倉沢 ありますよね。今はたくさんの方が起業されるかと思うんですよね。

海埜 はい。いま国のほうが起業を促進させる感じというか。起業したいという方からの相談は多いですよね。そこもやっぱり、できれば初期費用は抑えたいっていうのはあって。できる限りご要望にお応えする感じでやっています。

倉沢 相談者に近い感じがして素晴らしいですね!

「家族信託」を必要としている人のために

倉沢 海野先生は家族信託の専門家とありますけど、相続前の前段というか、なぜ遺言が必要かとか、今まさにリアルタイムで私の友人で悩んでいる方がいまして。昨日弁護士と税理士と保険の方が商店街でセミナーをしていまして、相続税対策の話をしたんですけども、基本的に亡くなったり、意思を発信できなくなったりしてから相談されるケースが多いんですよね。そうすると対処のしようがなくなってしまう。

海埜 そうなんですよね。

倉沢 その前段をやっているというのは、非常に嬉しいサービスというか。

海埜 でも結構難しさがあって、やっぱり「相談しよう!」っていう方がまだ少ないんですよね。「全然まだまだ俺はいけるのに!」っていうことだと思うんですよね。

倉沢 ケースとしては、「まだまだできる!」って言った方が、突然脳がやられてしまったりして、意思確認ができなくなってしまう。

海埜 それは一番困っちゃうパターンですね。

倉沢 でも、こういうサービスがあるとすごく嬉しいですし、起業される方とか、私と同じ立場の方がすごく安心されると思うんです。この家族信託に一番力を入れていらっしゃるんですか?

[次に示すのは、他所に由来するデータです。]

## src/ahcfp_pkg.sv

```systemverilog
// ----------------------------------------------------------------------------
// ahcfp_pkg
// shared types and constants of the ascii hex can frame parser
// ----------------------------------------------------------------------------
package ahcfp_pkg;

  // default number of data bytes per frame
  localparam int unsigned DATA_BYTES_DEF = 8;

  // depth of the queue between front and back
  localparam int unsigned QUEUE_DEPTH = 2;

  // fixed field widths
  localparam int unsigned CHAR_W   = 8;
  localparam int unsigned STATUS_W = 3;
  localparam int unsigned ID_W     = 12;
  localparam int unsigned LEN_W    = 4;
  localparam int unsigned FDATA_W  = 64;
  localparam int unsigned NIB_W    = 4;
  localparam int unsigned POS_W    = 5;

  // first data digit position
  localparam logic [POS_W-1:0] POS_DATA = POS_W'(4);
  // last identifier digit position
  localparam logic [POS_W-1:0] POS_ID_LAST = POS_W'(3);

  // special characters
  localparam logic [CHAR_W-1:0] CHAR_START = 8'h69;  // 'i'
  localparam logic [CHAR_W-1:0] CHAR_CR    = 8'h0d;  // carriage return

  // result status codes
  typedef enum logic [STATUS_W-1:0] {
    ST_START   = 3'd0,
    ST_DIGIT   = 3'd1,
    ST_DONE    = 3'd2,
    ST_NOSTART = 3'd3,
    ST_NOHEX   = 3'd4,
    ST_NOCR    = 3'd5
  } status_e;

  // classified character handed from front to back
  typedef struct packed {
    logic             is_start;
    logic             is_cr;
    logic             is_hex;
    logic [NIB_W-1:0] nibble;
  } class_t;

endpackage

```

## src/ascii_hex_can_frame_parser_core.sv

```systemverilog
// ----------------------------------------------------------------------------
// ascii_hex_can_frame_parser_core
// parses ascii transmit commands of a serial can adapter into frames
// ----------------------------------------------------------------------------
// usage:
//   input side is a queue: drive rx_byte_i with push high; the item is taken
//   at a clock edge where push is high and full is low. each received
//   character gives exactly one result item.
//   result side is a queue: while empty is low the oldest result sits on
//   status_o, echo_space_o, frame_id_o, frame_length_o and frame_data_o; it
//   is taken at an edge where pop is high. frame fields are zero unless the
//   status is frame complete.
//   an accepted item passes through the queue and then the result register;
//   empty goes low once the result register has loaded it.
//   the parser state is updated once per accepted character, so one item
//   per cycle is sustained on both sides while pop stays high.
//   when pop stays low the result register holds, the front queue
//   (2 entries) fills and then full rises; nothing is dropped.
//   reset clears the parser to idle, empties the queue and the result
//   register; no clearing pass is needed.
// ----------------------------------------------------------------------------
module ascii_hex_can_frame_parser_core #(
  parameter int unsigned DATA_BYTES = ahcfp_pkg::DATA_BYTES_DEF
) (
  input  logic                           clk_i,
  input  logic                           rst_ni,
  input  logic                           push,
  output logic                           full,
  input  logic [ahcfp_pkg::CHAR_W-1:0]   rx_byte_i,
  output logic                           empty,
  input  logic                           pop,
  output logic [ahcfp_pkg::STATUS_W-1:0] status_o,
  output logic                           echo_space_o,
  output logic [ahcfp_pkg::ID_W-1:0]     frame_id_o,
  output logic [ahcfp_pkg::LEN_W-1:0]    frame_length_o,
  output logic [ahcfp_pkg::FDATA_W-1:0]  frame_data_o
);
  import ahcfp_pkg::*;

  class_t cls_in;
  class_t cls_q;
  logic   q_empty;
  logic   back_ready;

  // classify incoming characters
  ahcfp_front u_front (
    .rx_byte_i (rx_byte_i),
    .cls_o     (cls_in)
  );

  // decoupling queue
  ahcfp_queue u_queue (
    .clk_i   (clk_i),
    .rst_ni  (rst_ni),
    .push_i  (push),
    .data_i  (cls_in),
    .full_o  (full),
    .pop_i   (back_ready),
    .data_o  (cls_q),
    .empty_o (q_empty)
  );

  // parser and result register
  ahcfp_back #(
    .DATA_BYTES (DATA_BYTES)
  ) u_back (
    .clk_i          (clk_i),
    .rst_ni         (rst_ni),
    .in_valid_i     (!q_empty),
    .cls_i          (cls_q),
    .in_ready_o     (back_ready),
    .empty_o        (empty),
    .pop_i          (pop),
    .status_o       (status_o),
    .echo_space_o   (echo_space_o),
    .frame_id_o     (frame_id_o),
    .frame_length_o (frame_length_o),
    .frame_data_o   (frame_data_o)
  );

endmodule

```

## src/ahcfp_front.sv

```systemverilog
// ----------------------------------------------------------------------------
// ahcfp_front
// character classifier: start, carriage return, hex digit and its value
// ----------------------------------------------------------------------------
module ahcfp_front (
  input  logic [ahcfp_pkg::CHAR_W-1:0] rx_byte_i,
  output ahcfp_pkg::class_t            cls_o
);
  import ahcfp_pkg::*;

  logic [CHAR_W-1:0] dec_off;
  logic [CHAR_W-1:0] lc_off;
  logic [CHAR_W-1:0] uc_off;

  // offsets from each digit range base
  assign dec_off = rx_byte_i - 8'h30;
  assign lc_off  = rx_byte_i - 8'h61;
  assign uc_off  = rx_byte_i - 8'h41;

  // hex decode
  always_comb begin
    cls_o.is_start = (rx_byte_i == CHAR_START);
    cls_o.is_cr    = (rx_byte_i == CHAR_CR);
    cls_o.is_hex   = 1'b0;
    cls_o.nibble   = '0;
    if (rx_byte_i >= 8'h30 && rx_byte_i <= 8'h39) begin
      cls_o.is_hex = 1'b1;
      cls_o.nibble = dec_off[NIB_W-1:0];
    end else if (rx_byte_i >= 8'h61 && rx_byte_i <= 8'h66) begin
      cls_o.is_hex = 1'b1;
      cls_o.nibble = lc_off[NIB_W-1:0] + NIB_W'(10);
    end else if (rx_byte_i >= 8'h41 && rx_byte_i <= 8'h46) begin
      cls_o.is_hex = 1'b1;
      cls_o.nibble = uc_off[NIB_W-1:0] + NIB_W'(10);
    end
  end

endmodule

```

## src/ahcfp_queue.sv

```systemverilog
// ----------------------------------------------------------------------------
// ahcfp_queue
// short fifo of classified items between front and back
// ----------------------------------------------------------------------------
module ahcfp_queue (
  input  logic              clk_i,
  input  logic              rst_ni,
  input  logic              push_i,
  input  ahcfp_pkg::class_t data_i,
  output logic              full_o,
  input  logic              pop_i,
  output ahcfp_pkg::class_t data_o,
  output logic              empty_o
);
  import ahcfp_pkg::*;

  localparam int unsigned PTR_W = (QUEUE_DEPTH > 1) ? $clog2(QUEUE_DEPTH) : 1;
  localparam int unsigned CNT_W = $clog2(QUEUE_DEPTH + 1);

  class_t             mem_q [QUEUE_DEPTH];
  logic [PTR_W-1:0]   wr_ptr_q, wr_ptr_d;
  logic [PTR_W-1:0]   rd_ptr_q, rd_ptr_d;
  logic [CNT_W-1:0]   cnt_q, cnt_d;
  logic               do_push;
  logic               do_pop;

  assign full_o  = (cnt_q == CNT_W'(QUEUE_DEPTH));
  assign empty_o = (cnt_q == '0);
  assign do_push = push_i && !full_o;
  assign do_pop  = pop_i && !empty_o;
  assign data_o  = mem_q[rd_ptr_q];

  // pointer and fill count update
  always_comb begin
    wr_ptr_d = wr_ptr_q;
    rd_ptr_d = rd_ptr_q;
    cnt_d    = cnt_q;
    if (do_push) begin
      wr_ptr_d = (wr_ptr_q == PTR_W'(QUEUE_DEPTH - 1)) ? '0 : wr_ptr_q + PTR_W'(1);
    end
    if (do_pop) begin
      rd_ptr_d = (rd_ptr_q == PTR_W'(QUEUE_DEPTH - 1)) ? '0 : rd_ptr_q + PTR_W'(1);
    end
    if (do_push && !do_pop) begin
      cnt_d = cnt_q + CNT_W'(1);
    end else if (do_pop && !do_push) begin
      cnt_d = cnt_q - CNT_W'(1);
    end
  end

  always_ff @(posedge clk_i or negedge rst_ni) begin
    if (!rst_ni) begin
      wr_ptr_q <= '0;
      rd_ptr_q <= '0;
      cnt_q    <= '0;
    end else begin
      wr_ptr_q <= wr_ptr_d;
      rd_ptr_q <= rd_ptr_d;
      cnt_q    <= cnt_d;
    end
  end

  // item storage
  always_ff @(posedge clk_i) begin
    if (do_push) begin
      mem_q[wr_ptr_q] <= data_i;
    end
  end

endmodule

```

## src/ahcfp_back.sv

```systemverilog
// ----------------------------------------------------------------------------
// ahcfp_back
// frame parser state and result register
// ----------------------------------------------------------------------------
module ahcfp_back #(
  parameter int unsigned DATA_BYTES = ahcfp_pkg::DATA_BYTES_DEF
) (
  input  logic                           clk_i,
  input  logic                           rst_ni,
  input  logic                           in_valid_i,
  input  ahcfp_pkg::class_t              cls_i,
  output logic                           in_ready_o,
  output logic                           empty_o,
  input  logic                           pop_i,
  output logic [ahcfp_pkg::STATUS_W-1:0] status_o,
  output logic                           echo_space_o,
  output logic [ahcfp_pkg::ID_W-1:0]     frame_id_o,
  output logic [ahcfp_pkg::LEN_W-1:0]    frame_length_o,
  output logic [ahcfp_pkg::FDATA_W-1:0]  frame_data_o
);
  import ahcfp_pkg::*;

  localparam int unsigned DW = DATA_BYTES * 8;
  localparam logic [POS_W-1:0] POS_END = POS_W'(4 + 2 * DATA_BYTES);

  // parser state
  logic [POS_W-1:0]  pos_q, pos_d;
  logic [ID_W-1:0]   ident_q, ident_d;
  logic [LEN_W-1:0]  cnt_q, cnt_d;
  logic [DW-1:0]     data_q, data_d;

  // result register
  logic              valid_q;
  status_e           status_q, status_d;
  logic              space_q, space_d;
  logic [ID_W-1:0]   id_q, id_d;
  logic [LEN_W-1:0]  len_q, len_d;
  logic [FDATA_W-1:0] fdata_q, fdata_d;

  logic              fire;

  assign in_ready_o = !valid_q || pop_i;
  assign fire       = in_valid_i && in_ready_o;

  // next state and result for one item
  always_comb begin
    pos_d    = pos_q;
    ident_d  = ident_q;
    cnt_d    = cnt_q;
    data_d   = data_q;
    status_d = ST_NOSTART;
    space_d  = 1'b0;
    id_d     = '0;
    len_d    = '0;
    fdata_d  = '0;
    if (pos_q == '0) begin
      // idle: clear frame, wait for start
      ident_d = '0;
      cnt_d   = '0;
      data_d  = '0;
      if (cls_i.is_start) begin
        pos_d    = POS_W'(1);
        status_d = ST_START;
      end
    end else if (pos_q < POS_DATA) begin
      // identifier digits
      if (!cls_i.is_hex) begin
        pos_d    = '0;
        status_d = ST_NOHEX;
      end else begin
        space_d  = (pos_q == POS_ID_LAST);
        ident_d  = {ident_q[ID_W-NIB_W-1:0], cls_i.nibble};
        pos_d    = pos_q + POS_W'(1);
        status_d = ST_DIGIT;
      end
    end else if (cls_i.is_cr) begin
      // frame complete
      pos_d    = '0;
      status_d = ST_DONE;
      id_d     = ident_q;
      len_d    = cnt_q;
      fdata_d[DW-1:0] = data_q;
    end else if (pos_q < POS_END) begin
      // data digits, new byte at even position
      if (!cls_i.is_hex) begin
        pos_d    = '0;
        status_d = ST_NOHEX;
      end else begin
        if (pos_q[0]) begin
          space_d = 1'b1;
        end else begin
          cnt_d = cnt_q + LEN_W'(1);
        end
        for (int j = 0; j < DATA_BYTES; j++) begin
          if (cnt_d == LEN_W'(j + 1)) begin
            data_d[j*8 +: 8] = {data_q[j*8 +: NIB_W], cls_i.nibble};
          end
        end
        pos_d    = pos_q + POS_W'(1);
        status_d = ST_DIGIT;
      end
    end else begin
      // data full, only cr allowed
      pos_d    = '0;
      status_d = ST_NOCR;
    end
  end

  // parser state and result valid
  always_ff @(posedge clk_i or negedge rst_ni) begin
    if (!rst_ni) begin
      pos_q   <= '0;
      ident_q <= '0;
      cnt_q   <= '0;
      data_q  <= '0;
      valid_q <= 1'b0;
    end else begin
      if (fire) begin
        pos_q   <= pos_d;
        ident_q <= ident_d;
        cnt_q   <= cnt_d;
        data_q  <= data_d;
        valid_q <= 1'b1;
      end else if (pop_i) begin
        valid_q <= 1'b0;
      end
    end
  end

  // result payload
  always_ff @(posedge clk_i) begin
    if (fire) begin
      status_q <= status_d;
      space_q  <= space_d;
      id_q     <= id_d;
      len_q    <= len_d;
      fdata_q  <= fdata_d;
    end
  end

  assign empty_o        = !valid_q;
  assign status_o       = status_q;
  assign echo_space_o   = space_q;
  assign frame_id_o     = id_q;
  assign frame_length_o = len_q;
  assign frame_data_o   = fdata_q;

endmodule

```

海埜 そうなんですよ。結構、継続して家族信託っていうものは発信し続けていて、ちょこちょこ相談には乗ったりしてますね。ただ、これの説明をするときって結構難しいんですよ。「もし、こうなっちゃったらこまるよね?」っていう不安を煽るような言い方になってしまっていて…。

倉沢 確かにそうなりますよね。

海埜 不安を煽るやり方はちょっと良くないなと思い始めているんです。それよりは、積極的に次世代へのバトンタッチを「未来を見て、ものすごくポジティブに考えていきましょう!」っていう風にしたくて。

倉沢 素晴らしいですね!

海埜 なので、相続って言うと下がりがちなトーンになっちゃうので、そこを変えていけないかなと。家族信託っていうことと合わせて、ポジティブなイメージに変えていけないかな?って作戦を考えているところなんです。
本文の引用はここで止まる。